This is an optimization exercise on Yosys and OpenROAD, whose aim is small area, a short achievable clock period and few clock cycles per item, not a production implementation.

== rev 12 ==
// fxcore
module fxcore (
    input  wire        clk,
    input  wire        rst,
    input  wire        req,
    input  wire        we,
    input  wire [4:0]  addr,
    input  wire [31:0] wdata,
    output reg  [31:0] rdata,
    output wire        ack
);
    localparam [5:0] OP_FROMINT = 6'h01, OP_FADD   = 6'h02, OP_FSUB   = 6'h03,
                     OP_FMUL    = 6'h04, OP_FDIV   = 6'h05, OP_FROUND = 6'h06,
                     OP_FFLOOR  = 6'h07, OP_FCEIL  = 6'h08, OP_FFRAC  = 6'h09,
                     OP_FCLAMP  = 6'h0A, OP_FLERP  = 6'h0B, OP_FCMP   = 6'h0C,
                     OP_FSQRT   = 6'h0D, OP_ISQRT  = 6'h0E,
                     OP_RINT    = 6'h18, OP_RRANGE = 6'h19, OP_RBOOL  = 6'h1A,
                     OP_RFIX    = 6'h1B,
                     OP_VADD2   = 6'h20, OP_VADD3  = 6'h21, OP_VSUB2  = 6'h22,
                     OP_VSUB3   = 6'h23, OP_VSCALE2 = 6'h24, OP_VSCALE3 = 6'h25,
                     OP_VDIVS2  = 6'h26, OP_VDIVS3 = 6'h27, OP_VNEG2  = 6'h28,
                     OP_VNEG3   = 6'h29, OP_VDOT2  = 6'h2A, OP_VDOT3  = 6'h2B,
                     OP_VCROSS3 = 6'h2C, OP_VEQ2   = 6'h2D, OP_VEQ3   = 6'h2E,
                     OP_VLENSQ2 = 6'h30, OP_VLENSQ3 = 6'h31, OP_VLEN2 = 6'h32,
                     OP_VLEN3   = 6'h33, OP_VNORM2 = 6'h34, OP_VNORM3 = 6'h35,
                     OP_VDIST2  = 6'h36, OP_VDIST3 = 6'h37;
    localparam [4:0] A_CMD = 5'd16, A_STATUS = 5'd17, A_ERRCMD = 5'd18, A_SEED = 5'd19;
    localparam        DSTG  = 2;                  
    localparam [3:0]  CW24  = 24 / (2 * DSTG) - 1;  
    localparam [3:0]  CW48  = 48 / (2 * DSTG) - 1;  
    localparam [31:0] RNG_A = 32'd1664525;
    localparam [31:0] RNG_C = 32'd1013904223;
    localparam [3:0] S_IDLE = 4'd0, S_ERR = 4'd1, S_EX = 4'd2, S_QSET = 4'd3,
                     S_DIV = 4'd4, S_DFIX = 4'd5, S_SQS = 4'd6, S_NFIX = 4'd7,
                     S_WB0 = 4'd8, S_WB1 = 4'd9, S_COPY = 4'd10;
    function [8:0] op_class;
  ...
==> module fxcore_div, before the edit <==
module fxcore_div (
    input  wire [31:0] r,
    input  wire [1:0]  b,
    input  wire [31:0] d,
    input  wire [33:0] d3,
    output wire [31:0] r_nx,
    output wire [1:0]  q
);
    wire [33:0] sh = {r, b};
    wire [33:0] t1, t2, t3;
    wire        c1, c2, c3;      
    fxcore_bkadd #(34) a1 (.a(sh), .b(~{2'b0, d}),       .cin(1'b1), .s(t1), .co(c1));
    fxcore_bkadd #(34) a2 (.a(sh), .b(~{1'b0, d, 1'b0}), .cin(1'b1), .s(t2), .co(c2));
    fxcore_bkadd #(34) a3 (.a(sh), .b(~d3),              .cin(1'b1), .s(t3), .co(c3));
    assign q    = c3 ? 2'd3 : c2 ? 2'd2 : c1 ? 2'd1 : 2'd0;
    assign r_nx = c3 ? t3[31:0] : c2 ? t2[31:0] : c1 ? t1[31:0] : sh[31:0];
endmodule
==> module fxcore_bkadd, before the edit <==
module fxcore_bkadd #(parameter W = 35) (input [W-1:0] a, input [W-1:0] b, input cin,
                                  output [W-1:0] s, output co);
    localparam L = $clog2(W);
    wire [W:0] g0, p0;
    assign g0 = {a & b, cin};
    assign p0 = {a ^ b, 1'b0};
    localparam N = W + 1;
    wire [(2*L+1)*N-1:0] G, P;
    assign G[N-1:0] = g0; assign P[N-1:0] = p0;
    genvar l, i;
    generate
        for (l = 0; l < L; l = l + 1) begin : up
            for (i = 0; i <= W; i = i + 1) begin : b
                if (((i + 1) % (2 << l)) == 0) begin : c
                    assign G[(l+1)*N+(i)] = G[(l)*N+(i)] | (P[(l)*N+(i)] & G[(l)*N+(i - (1 << l))]);
                    assign P[(l+1)*N+(i)] = P[(l)*N+(i)] & P[(l)*N+(i - (1 << l))];
                end else begin : n
                    assign G[(l+1)*N+(i)] = G[(l)*N+(i)];
                    assign P[(l+1)*N+(i)] = P[(l)*N+(i)];
                end
            end
        end
        for (l = L - 1; l >= 1; l = l - 1) begin : dn
            for (i = 0; i <= W; i = i + 1) begin : b
                if (((i + 1) % (1 << l)) == ((1 << l) >> 1) && i >= (1 << l)) begin : c
                    assign G[(2*L-l)*N+(i)] = G[(2*L-l-1)*N+(i)] | (P[(2*L-l-1)*N+(i)] & G[(2*L-l-1)*N+(i - ((1 << l) >> 1))]);
                    assign P[(2*L-l)*N+(i)] = P[(2*L-l-1)*N+(i)] & P[(2*L-l-1)*N+(i - ((1 << l) >> 1))];
                end else begin : n
                    assign G[(2*L-l)*N+(i)] = G[(2*L-l-1)*N+(i)];
                    assign P[(2*L-l)*N+(i)] = P[(2*L-l-1)*N+(i)];
                end
            end
        end
    endgenerate
    wire [W:0] c = G[(2*L-1)*N +: N];
    assign s  = p0[W:1] ^ c[W-1:0];
    assign co = c[W];
endmodule
Settings: LEC_CHECK=0, CAP_MARGIN=20, CORE_MARGIN=2, CORE_UTILIZATION=40, SETUP_SLACK_MARGIN=5, SLEW_MARGIN=20; clock period 14.0 ns.
run.sh (not shown) runs the stock make flow with config.mk's settings and CLKGATE_MAP_FILE= SYNTH_SCRIPT=/design/flow/synth_recipe.tcl, a recipe that flattens the netlist after the stock synthesis.
Edits applied to the flow inputs when going from rev 12 to rev 13:
--- a/flow/design.v
+++ b/flow/design.v
@@ -7,51 +7,11 @@
     output wire [1:0]  q
 );
     wire [33:0] sh = {r, b};
-    wire [33:0] t1, t2, t3;
-    wire        c1, c2, c3;      
-    fxcore_bkadd #(34) a1 (.a(sh), .b(~{2'b0, d}),       .cin(1'b1), .s(t1), .co(c1));
-    fxcore_bkadd #(34) a2 (.a(sh), .b(~{1'b0, d, 1'b0}), .cin(1'b1), .s(t2), .co(c2));
-    fxcore_bkadd #(34) a3 (.a(sh), .b(~d3),              .cin(1'b1), .s(t3), .co(c3));
-    assign q    = c3 ? 2'd3 : c2 ? 2'd2 : c1 ? 2'd1 : 2'd0;
-    assign r_nx = c3 ? t3[31:0] : c2 ? t2[31:0] : c1 ? t1[31:0] : sh[31:0];
-endmodule
-module fxcore_bkadd #(parameter W = 35) (input [W-1:0] a, input [W-1:0] b, input cin,
-                                  output [W-1:0] s, output co);
-    localparam L = $clog2(W);
-    wire [W:0] g0, p0;
-    assign g0 = {a & b, cin};
-    assign p0 = {a ^ b, 1'b0};
-    localparam N = W + 1;
-    wire [(2*L+1)*N-1:0] G, P;
-    assign G[N-1:0] = g0; assign P[N-1:0] = p0;
-    genvar l, i;
-    generate
-        for (l = 0; l < L; l = l + 1) begin : up
-            for (i = 0; i <= W; i = i + 1) begin : b
-                if (((i + 1) % (2 << l)) == 0) begin : c
-                    assign G[(l+1)*N+(i)] = G[(l)*N+(i)] | (P[(l)*N+(i)] & G[(l)*N+(i - (1 << l))]);
-                    assign P[(l+1)*N+(i)] = P[(l)*N+(i)] & P[(l)*N+(i - (1 << l))];
-                end else begin : n
-                    assign G[(l+1)*N+(i)] = G[(l)*N+(i)];
-                    assign P[(l+1)*N+(i)] = P[(l)*N+(i)];
-                end
-            end
-        end
-        for (l = L - 1; l >= 1; l = l - 1) begin : dn
-            for (i = 0; i <= W; i = i + 1) begin : b
-                if (((i + 1) % (1 << l)) == ((1 << l) >> 1) && i >= (1 << l)) begin : c
-                    assign G[(2*L-l)*N+(i)] = G[(2*L-l-1)*N+(i)] | (P[(2*L-l-1)*N+(i)] & G[(2*L-l-1)*N+(i - ((1 << l) >> 1))]);
-                    assign P[(2*L-l)*N+(i)] = P[(2*L-l-1)*N+(i)] & P[(2*L-l-1)*N+(i - ((1 << l) >> 1))];
-                end else begin : n
-                    assign G[(2*L-l)*N+(i)] = G[(2*L-l-1)*N+(i)];
-                    assign P[(2*L-l)*N+(i)] = P[(2*L-l-1)*N+(i)];
-                end
-            end
-        end
-    endgenerate
-    wire [W:0] c = G[(2*L-1)*N +: N];
-    assign s  = p0[W:1] ^ c[W-1:0];
-    assign co = c[W];
+    wire [34:0] t1 = {1'b0, sh} - {3'b0, d};
+    wire [34:0] t2 = {1'b0, sh} - {2'b0, d, 1'b0};
+    wire [34:0] t3 = {1'b0, sh} - {1'b0, d3};
+    assign q    = !t3[34] ? 2'd3 : !t2[34] ? 2'd2 : !t1[34] ? 2'd1 : 2'd0;
+    assign r_nx = !t3[34] ? t3[31:0] : !t2[34] ? t2[31:0] : !t1[34] ? t1[31:0] : sh[31:0];
 endmodule
 module fxcore (
     input  wire        clk,
Results
Rev 13 vs rev 12 on wire length of the first global-routing pass: rev 13 is the higher one.
The final layout from rev 13, which completed every stage, passed the timing, design-rule and antenna checks at the end of the flow.
Relative to rev 12, the final cell area reported for rev 13 is lower.
Against rev 12, post-detailed-placement cell area in rev 13 rose by a few percent.
| number of logic inverters in the finished layout | rev 13 vs rev 12 | 3.8% higher |
Going from rev 12 to rev 13, post-synthesis to final-layout area growth shrinks by 2.8 points.
No run of this note included a check of the RTL's function; only the layout flow was run.

afterwards: timing with drivers on the ports:
How much do the figures lean on ideal ports? The routed layouts below were timed once more, with nothing changed but the port constraints. Step 1 (the two cells are an assumption about what drives the block):
set clk [get_ports {clk}]
set_driving_cell -lib_cell sky130_fd_sc_hd__clkbuf_16 $clk
set_driving_cell -lib_cell sky130_fd_sc_hd__buf_2 [delete_from_list [all_inputs] $clk]
Step 2 adds t to the input delays and takes it off the output delays; t is the mean of the earliest and latest rising clock arrival at the registers after step 1. Input paths then give back, and output paths get back, about the clock's delay inside the block. Slacks: ideal / step 1 / step 2; pairs: ideal / step 1.
| run | t, ns | setup WS [ns] | worst setup path at the end |
|---|---|---|---|
| rev 12 | 0.930 | 4.143 / 4.143 / 4.078 | input to register |
| rev 13 | 0.901 | 3.468 / 3.468 / 3.468 | register to register |
After both steps every run listed still meets setup and hold. For rev 12, which loses most, drivers alone change the setup slack by 0.000 ns; drivers and shift together by -0.065 ns.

■ **Description of the task**: Give an exact copy of the lines above, from the top of the records to the line that contains "localparam [4:0] A_CMD", taking in both ends.

■ **Your response**:
This is an optimization exercise on Yosys and OpenROAD, whose aim is small area, a short achievable clock period and few clock cycles per item, not a production implementation.

== rev 12 ==
// fxcore
module fxcore (
    input  wire        clk,
    input  wire        rst,
    input  wire        req,
    input  wire        we,
    input  wire [4:0]  addr,
    input  wire [31:0] wdata,
    output reg  [31:0] rdata,
    output wire        ack
);
    localparam [5:0] OP_FROMINT = 6'h01, OP_FADD   = 6'h02, OP_FSUB   = 6'h03,
                     OP_FMUL    = 6'h04, OP_FDIV   = 6'h05, OP_FROUND = 6'h06,
                     OP_FFLOOR  = 6'h07, OP_FCEIL  = 6'h08, OP_FFRAC  = 6'h09,
                     OP_FCLAMP  = 6'h0A, OP_FLERP  = 6'h0B, OP_FCMP   = 6'h0C,
                     OP_FSQRT   = 6'h0D, OP_ISQRT  = 6'h0E,
                     OP_RINT    = 6'h18, OP_RRANGE = 6'h19, OP_RBOOL  = 6'h1A,
                     OP_RFIX    = 6'h1B,
                     OP_VADD2   = 6'h20, OP_VADD3  = 6'h21, OP_VSUB2  = 6'h22,
                     OP_VSUB3   = 6'h23, OP_VSCALE2 = 6'h24, OP_VSCALE3 = 6'h25,
                     OP_VDIVS2  = 6'h26, OP_VDIVS3 = 6'h27, OP_VNEG2  = 6'h28,
                     OP_VNEG3   = 6'h29, OP_VDOT2  = 6'h2A, OP_VDOT3  = 6'h2B,
                     OP_VCROSS3 = 6'h2C, OP_VEQ2   = 6'h2D, OP_VEQ3   = 6'h2E,
                     OP_VLENSQ2 = 6'h30, OP_VLENSQ3 = 6'h31, OP_VLEN2 = 6'h32,
                     OP_VLEN3   = 6'h33, OP_VNORM2 = 6'h34, OP_VNORM3 = 6'h35,
                     OP_VDIST2  = 6'h36, OP_VDIST3 = 6'h37;
    localparam [4:0] A_CMD = 5'd16, A_STATUS = 5'd17, A_ERRCMD = 5'd18, A_SEED = 5'd19;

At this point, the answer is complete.